## TASK REQUIREMENTS
All of the data that follows should be output again without any alteration.

## INFORMATION GIVEN

File: config.mk
export PLATFORM = sky130hd
export DESIGN_NAME = wb_arbiter2
export DESIGN_NICKNAME = d
export VERILOG_FILES = /design/src/rtl/wb_pkg.sv /design/src/rtl/wb_outst_cnt.sv /design/src/rtl/wb_arbiter2.sv
export SDC_FILE = /design/constraint.sdc
export NUM_CORES = 1
export LEC_CHECK = 0
export CORE_MARGIN = 2
export CORE_UTILIZATION = 27
export DETAILED_ROUTE_END_ITERATION = 10
export PLACE_DENSITY = 0.88
export SETUP_SLACK_MARGIN = 0.5
export SLEW_MARGIN = 20
export SYNTH_ARGS = -nofsm -noshare
export SYNTH_HDL_FRONTEND = slang
export SYNTH_SLANG_ARGS = --single-unit
File: constraint.sdc
create_clock -name clk -period 4.6 [get_ports clk]
set_clock_uncertainty 0.15 [all_clocks]
set_input_delay 0.69 -clock clk [delete_from_list [all_inputs] [get_ports clk]]
set_output_delay 0.69 -clock clk [all_outputs]
set_load 0.02 [all_outputs]
File: src/rtl/wb_pkg.sv
// rtl/wb_pkg.sv - shared Wishbone arbiter types and bus constants
package wb_pkg;

  localparam int WB_DW = 16;

  typedef enum logic [1:0] {
    IDLE = 2'd0,
    G0   = 2'd1,
    G1   = 2'd2
  } arb_state_t;

endpackage

File: src/rtl/wb_outst_cnt.sv
// rtl/wb_outst_cnt.sv - saturating outstanding-request counter with full/zero flags
module wb_outst_cnt #(
  parameter int MAX   = 4,
  parameter int CNT_W = $clog2(MAX + 1)
) (
  input  logic clk,
  input  logic reset_n,
  input  logic clr_i,
  input  logic inc_i,
  input  logic dec_i,
  output logic full_o,
  output logic zero_o
);

  localparam logic [CNT_W-1:0] MAX_C = CNT_W'(MAX);
  localparam logic [CNT_W-1:0] ONE_C = CNT_W'(1);

  logic [CNT_W-1:0] count_q, count_d;

  // Simultaneous inc and dec cancel; both ends hold instead of wrapping.
  always_comb begin
    count_d = count_q;
    if (clr_i) begin
      count_d = '0;
    end else if (inc_i && !dec_i && count_q != MAX_C) begin
      count_d = count_q + ONE_C;
    end else if (dec_i && !inc_i && count_q != '0) begin
      count_d = count_q - ONE_C;
    end
  end

  always_ff @(posedge clk or negedge reset_n) begin
    if (!reset_n) begin
      count_q <= '0;
    end else begin
      count_q <= count_d;
    end
  end

  assign full_o = (count_q == MAX_C);
  assign zero_o = (count_q == '0);

endmodule

File: src/rtl/wb_arbiter2.sv
// rtl/wb_arbiter2.sv - two-master round-robin arbiter for a pipelined Wishbone slave
module wb_arbiter2
  import wb_pkg::*;
#(
  parameter int  MAX_OUTST = 4,
  parameter int  ADR_W     = 16,
  localparam int CNT_W     = $clog2(MAX_OUTST + 1)
) (
  input  logic             clk,
  input  logic             reset_n,
  input  logic [ADR_W-1:0] m0_adr_i,
  input  logic [WB_DW-1:0] m0_dat_i,
  input  logic             m0_we_i,
  input  logic             m0_cyc_i,
  input  logic             m0_stb_i,
  output logic [WB_DW-1:0] m0_dat_o,
  output logic             m0_ack_o,
  output logic             m0_stall_o,
  input  logic [ADR_W-1:0] m1_adr_i,
  input  logic [WB_DW-1:0] m1_dat_i,
  input  logic             m1_we_i,
  input  logic             m1_cyc_i,
  input  logic             m1_stb_i,
  output logic [WB_DW-1:0] m1_dat_o,
  output logic             m1_ack_o,
  output logic             m1_stall_o,
  output logic [ADR_W-1:0] s_adr_o,
  output logic [WB_DW-1:0] s_dat_o,
  output logic             s_we_o,
  output logic             s_cyc_o,
  output logic             s_stb_o,
  input  logic [WB_DW-1:0] s_dat_i,
  input  logic             s_ack_i,
  input  logic             s_stall_i,
  output logic [1:0]       owner_o,
  output logic             err_o
);

  arb_state_t state_q, state_d;
  logic       last_q, last_d;
  logic       err_q, err_d;
  logic       full, zero;
  logic       owner_cyc, release_arb, accept, fwd_ack;

  assign owner_cyc   = (state_q == G0 && m0_cyc_i) || (state_q == G1 && m1_cyc_i);
  assign release_arb = (state_q != IDLE) && !owner_cyc;
  assign accept      = s_stb_o && !s_stall_i;
  // An ack with nothing outstanding belongs to an aborted cycle and is swallowed.
  assign fwd_ack     = s_ack_i && !zero && (state_q != IDLE);
  assign err_d       = err_q || (s_ack_i && zero);

  // last_q: 0 = m0 won most recently, 1 = m1.
  always_comb begin
    state_d = state_q;
    last_d  = last_q;
    unique case (state_q)
      IDLE: begin
        if (m0_cyc_i && (!m1_cyc_i || last_q)) begin
          state_d = G0;
          last_d  = 1'b0;
        end else if (m1_cyc_i) begin
          state_d = G1;
          last_d  = 1'b1;
        end
      end
      G0: begin
        if (!m0_cyc_i) begin
          state_d = m1_cyc_i ? G1 : IDLE;
          if (m1_cyc_i) last_d = 1'b1;
        end
      end
      G1: begin
        if (!m1_cyc_i) begin
          state_d = m0_cyc_i ? G0 : IDLE;
          if (m0_cyc_i) last_d = 1'b0;
        end
      end
      default: state_d = IDLE;
    endcase
  end

  always_comb begin
    s_adr_o    = '0;
    s_dat_o    = '0;
    s_we_o     = 1'b0;
    s_cyc_o    = 1'b0;
    s_stb_o    = 1'b0;
    m0_dat_o   = '0;
    m0_ack_o   = 1'b0;
    m0_stall_o = 1'b1;
    m1_dat_o   = '0;
    m1_ack_o   = 1'b0;
    m1_stall_o = 1'b1;
    unique case (state_q)
      G0: begin
        s_adr_o    = m0_adr_i;
        s_dat_o    = m0_dat_i;
        s_we_o     = m0_we_i;
        s_cyc_o    = m0_cyc_i;
        s_stb_o    = m0_stb_i && !full;
        m0_dat_o   = s_dat_i;
        m0_ack_o   = fwd_ack;
        m0_stall_o = s_stall_i || full;
      end
      G1: begin
        s_adr_o    = m1_adr_i;
        s_dat_o    = m1_dat_i;
        s_we_o     = m1_we_i;
        s_cyc_o    = m1_cyc_i;
        s_stb_o    = m1_stb_i && !full;
        m1_dat_o   = s_dat_i;
        m1_ack_o   = fwd_ack;
        m1_stall_o = s_stall_i || full;
      end
      default: ;
    endcase
  end

  wb_outst_cnt #(
    .MAX   (MAX_OUTST),
    .CNT_W (CNT_W)
  ) u_outst_cnt (
    .clk     (clk),
    .reset_n (reset_n),
    .clr_i   (release_arb),
    .inc_i   (accept),
    .dec_i   (fwd_ack),
    .full_o  (full),
    .zero_o  (zero)
  );

  always_ff @(posedge clk or negedge reset_n) begin
    if (!reset_n) begin
      state_q <= IDLE;
      last_q  <= 1'b1;
      err_q   <= 1'b0;
    end else begin
      state_q <= state_d;
      last_q  <= last_d;
      err_q   <= err_d;
    end
  end

  assign owner_o = {state_q == G1, state_q == G0};
  assign err_o   = err_q;

endmodule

## WRITTEN ANSWER
File: config.mk
export PLATFORM = sky130hd
export DESIGN_NAME = wb_arbiter2
export DESIGN_NICKNAME = d
export VERILOG_FILES = /design/src/rtl/wb_pkg.sv /design/src/rtl/wb_outst_cnt.sv /design/src/rtl/wb_arbiter2.sv
export SDC_FILE = /design/constraint.sdc
export NUM_CORES = 1
export LEC_CHECK = 0
export CORE_MARGIN = 2
export CORE_UTILIZATION = 27
export DETAILED_ROUTE_END_ITERATION = 10
export PLACE_DENSITY = 0.88
export SETUP_SLACK_MARGIN = 0.5
export SLEW_MARGIN = 20
export SYNTH_ARGS = -nofsm -noshare
export SYNTH_HDL_FRONTEND = slang
export SYNTH_SLANG_ARGS = --single-unit
File: constraint.sdc
create_clock -name clk -period 4.6 [get_ports clk]
set_clock_uncertainty 0.15 [all_clocks]
set_input_delay 0.69 -clock clk [delete_from_list [all_inputs] [get_ports clk]]
set_output_delay 0.69 -clock clk [all_outputs]
set_load 0.02 [all_outputs]
File: src/rtl/wb_pkg.sv
// rtl/wb_pkg.sv - shared Wishbone arbiter types and bus constants
package wb_pkg;

  localparam int WB_DW = 16;

  typedef enum logic [1:0] {
    IDLE = 2'd0,
    G0   = 2'd1,
    G1   = 2'd2
  } arb_state_t;

endpackage

File: src/rtl/wb_outst_cnt.sv
// rtl/wb_outst_cnt.sv - saturating outstanding-request counter with full/zero flags
module wb_outst_cnt #(
  parameter int MAX   = 4,
  parameter int CNT_W = $clog2(MAX + 1)
) (
  input  logic clk,
  input  logic reset_n,
  input  logic clr_i,
  input  logic inc_i,
  input  logic dec_i,
  output logic full_o,
  output logic zero_o
);

  localparam logic [CNT_W-1:0] MAX_C = CNT_W'(MAX);
  localparam logic [CNT_W-1:0] ONE_C = CNT_W'(1);

  logic [CNT_W-1:0] count_q, count_d;

  // Simultaneous inc and dec cancel; both ends hold instead of wrapping.
  always_comb begin
    count_d = count_q;
    if (clr_i) begin
      count_d = '0;
    end else if (inc_i && !dec_i && count_q != MAX_C) begin
      count_d = count_q + ONE_C;
    end else if (dec_i && !inc_i && count_q != '0) begin
      count_d = count_q - ONE_C;
    end
  end

  always_ff @(posedge clk or negedge reset_n) begin
    if (!reset_n) begin
      count_q <= '0;
    end else begin
      count_q <= count_d;
    end
  end

  assign full_o = (count_q == MAX_C);
  assign zero_o = (count_q == '0);

endmodule

File: src/rtl/wb_arbiter2.sv
// rtl/wb_arbiter2.sv - two-master round-robin arbiter for a pipelined Wishbone slave
module wb_arbiter2
  import wb_pkg::*;
#(
  parameter int  MAX_OUTST = 4,
  parameter int  ADR_W     = 16,
  localparam int CNT_W     = $clog2(MAX_OUTST + 1)
) (
  input  logic             clk,
  input  logic             reset_n,
  input  logic [ADR_W-1:0] m0_adr_i,
  input  logic [WB_DW-1:0] m0_dat_i,
  input  logic             m0_we_i,
  input  logic             m0_cyc_i,
  input  logic             m0_stb_i,
  output logic [WB_DW-1:0] m0_dat_o,
  output logic             m0_ack_o,
  output logic             m0_stall_o,
  input  logic [ADR_W-1:0] m1_adr_i,
  input  logic [WB_DW-1:0] m1_dat_i,
  input  logic             m1_we_i,
  input  logic             m1_cyc_i,
  input  logic             m1_stb_i,
  output logic [WB_DW-1:0] m1_dat_o,
  output logic             m1_ack_o,
  output logic             m1_stall_o,
  output logic [ADR_W-1:0] s_adr_o,
  output logic [WB_DW-1:0] s_dat_o,
  output logic             s_we_o,
  output logic             s_cyc_o,
  output logic             s_stb_o,
  input  logic [WB_DW-1:0] s_dat_i,
  input  logic             s_ack_i,
  input  logic             s_stall_i,
  output logic [1:0]       owner_o,
  output logic             err_o
);

  arb_state_t state_q, state_d;
  logic       last_q, last_d;
  logic       err_q, err_d;
  logic       full, zero;
  logic       owner_cyc, release_arb, accept, fwd_ack;

  assign owner_cyc   = (state_q == G0 && m0_cyc_i) || (state_q == G1 && m1_cyc_i);
  assign release_arb = (state_q != IDLE) && !owner_cyc;
  assign accept      = s_stb_o && !s_stall_i;
  // An ack with nothing outstanding belongs to an aborted cycle and is swallowed.
  assign fwd_ack     = s_ack_i && !zero && (state_q != IDLE);
  assign err_d       = err_q || (s_ack_i && zero);

  // last_q: 0 = m0 won most recently, 1 = m1.
  always_comb begin
    state_d = state_q;
    last_d  = last_q;
    unique case (state_q)
      IDLE: begin
        if (m0_cyc_i && (!m1_cyc_i || last_q)) begin
          state_d = G0;
          last_d  = 1'b0;
        end else if (m1_cyc_i) begin
          state_d = G1;
          last_d  = 1'b1;
        end
      end
      G0: begin
        if (!m0_cyc_i) begin
          state_d = m1_cyc_i ? G1 : IDLE;
          if (m1_cyc_i) last_d = 1'b1;
        end
      end
      G1: begin
        if (!m1_cyc_i) begin
          state_d = m0_cyc_i ? G0 : IDLE;
          if (m0_cyc_i) last_d = 1'b0;
        end
      end
      default: state_d = IDLE;
    endcase
  end

  always_comb begin
    s_adr_o    = '0;
    s_dat_o    = '0;
    s_we_o     = 1'b0;
    s_cyc_o    = 1'b0;
    s_stb_o    = 1'b0;
    m0_dat_o   = '0;
    m0_ack_o   = 1'b0;
    m0_stall_o = 1'b1;
    m1_dat_o   = '0;
    m1_ack_o   = 1'b0;
    m1_stall_o = 1'b1;
    unique case (state_q)
      G0: begin
        s_adr_o    = m0_adr_i;
        s_dat_o    = m0_dat_i;
        s_we_o     = m0_we_i;
        s_cyc_o    = m0_cyc_i;
        s_stb_o    = m0_stb_i && !full;
        m0_dat_o   = s_dat_i;
        m0_ack_o   = fwd_ack;
        m0_stall_o = s_stall_i || full;
      end
      G1: begin
        s_adr_o    = m1_adr_i;
        s_dat_o    = m1_dat_i;
        s_we_o     = m1_we_i;
        s_cyc_o    = m1_cyc_i;
        s_stb_o    = m1_stb_i && !full;
        m1_dat_o   = s_dat_i;
        m1_ack_o   = fwd_ack;
        m1_stall_o = s_stall_i || full;
      end
      default: ;
    endcase
  end

  wb_outst_cnt #(
    .MAX   (MAX_OUTST),
    .CNT_W (CNT_W)
  ) u_outst_cnt (
    .clk     (clk),
    .reset_n (reset_n),
    .clr_i   (release_arb),
    .inc_i   (accept),
    .dec_i   (fwd_ack),
    .full_o  (full),
    .zero_o  (zero)
  );

  always_ff @(posedge clk or negedge reset_n) begin
    if (!reset_n) begin
      state_q <= IDLE;
      last_q  <= 1'b1;
      err_q   <= 1'b0;
    end else begin
      state_q <= state_d;
      last_q  <= last_d;
      err_q   <= err_d;
    end
  end

  assign owner_o = {state_q == G1, state_q == G0};
  assign err_o   = err_q;

endmodule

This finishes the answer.